Dhaulana is one of the three Tehsils of Hapur district of Uttar Pradesh, state of India. It was created on 28 September 2011 and comprises 91 Rajput (Thakur) villages. Dhaulana lies in Satha Chaurasi regions of Western Uttar Pradesh.

== About ==
Dhaulana is one of the biggest industrial towns in the National Capital Region of India, with a lot of factories working and a lot more in the process of construction, and not just the factories, it has a certain number of showrooms and outlets as well, such as Hero MotoCorp and LG Corporation, to name a few. Dhaulana is the commercial centre of Satha Chaurasi Area .

== Demographics ==
Ghaziabad Lok Sabha constituency has a diverse caste composition with Rajputs considered the most dominant community in the district. The constituency is estimated to have nearly 600,000 Rajput voters, around 550,000 Muslims, 450,000 Brahmins, 450,000 Scheduled Caste voters, 250,000 Banias, 125,000 Jats, 100,000 Punjabis, 75,000 Tyagis and 70,000 Gujjars.

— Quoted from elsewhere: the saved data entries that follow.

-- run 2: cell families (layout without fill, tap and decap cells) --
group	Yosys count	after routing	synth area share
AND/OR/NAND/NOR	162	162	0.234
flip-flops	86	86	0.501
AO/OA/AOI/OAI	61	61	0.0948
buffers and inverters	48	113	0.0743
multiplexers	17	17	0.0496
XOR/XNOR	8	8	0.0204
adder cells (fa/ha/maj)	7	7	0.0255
==> config.mk <==
export PLATFORM = sky130hd
export DESIGN_NAME = vcfg_decode
export DESIGN_NICKNAME = d
export VERILOG_FILES = /design/src/rtl/vcfg_pkg.sv /design/src/rtl/vcfg_table.sv /design/src/rtl/vcfg_lookup.sv /design/src/rtl/vcfg_classify.sv /design/src/rtl/vcfg_decode.sv
export SDC_FILE = /design/constraint.sdc
export NUM_CORES = 1
export LEC_CHECK = 0
export ABC_AREA = 1
export CAP_MARGIN = 20
export CORE_ASPECT_RATIO = 1.4
export CORE_MARGIN = 5
export CORE_UTILIZATION = 50
export DETAILED_ROUTE_END_ITERATION = 8
export GPL_TIMING_DRIVEN = 0
export PLACE_DENSITY = 0.81
export RECOVER_POWER = 100
export SETUP_SLACK_MARGIN = 0.02
export SYNTH_ARGS = -nofsm -noshare
export SYNTH_HDL_FRONTEND = slang
export SYNTH_SLANG_ARGS = --single-unit
==> constraint.sdc <==
create_clock -name clk -period 3.4 [get_ports clk]
set_input_delay 0.68 -clock clk [delete_from_list [all_inputs] [get_ports clk]]
set_output_delay 0.68 -clock clk [all_outputs]
set_load 0.005 [all_outputs]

The district has more than 150 Tomar (Tanwar) Rajput villages and over 84 Gehlot Rajput villages. The historic Satha-Chaurasi region also falls within the district, taking the total number of Rajput-dominated villages to over 250 across Ghaziabad district.

Several prominent Rajput leaders have represented the constituency, including Rajnath Singh, who was elected twice as Member of Parliament from Ghaziabad, General V. K. Singh, who also served two terms as MP, and Dr. Ramesh Chandra Singh Tomar, who represented the constituency five times in the Lok Sabha. Former MLA Sukhbir Singh Gehlot was also a notable Rajput leader from the region, reflecting the political influence of the Rajput community in Ghaziabad district.

== History ==
Dhaulana enjoys a great part in Indian History especially in British Era, like with the 1857 revolt in the city of Meerut being the origin of the revolution against the East India Company. The Rajputs of Satha- Chaurasi also left their home to be a part of this revolt and Thakur Jhanku Singh was the man leading the crowd. While protesting against East India Company the crowd went to the police station and burned down the whole thing, The then station incharge Mubarak Ali, showing cowardice ran away and hid in nearby villages to save his life and he later reached Meerut and informed Senior British Officials about the situation in Dhaulana.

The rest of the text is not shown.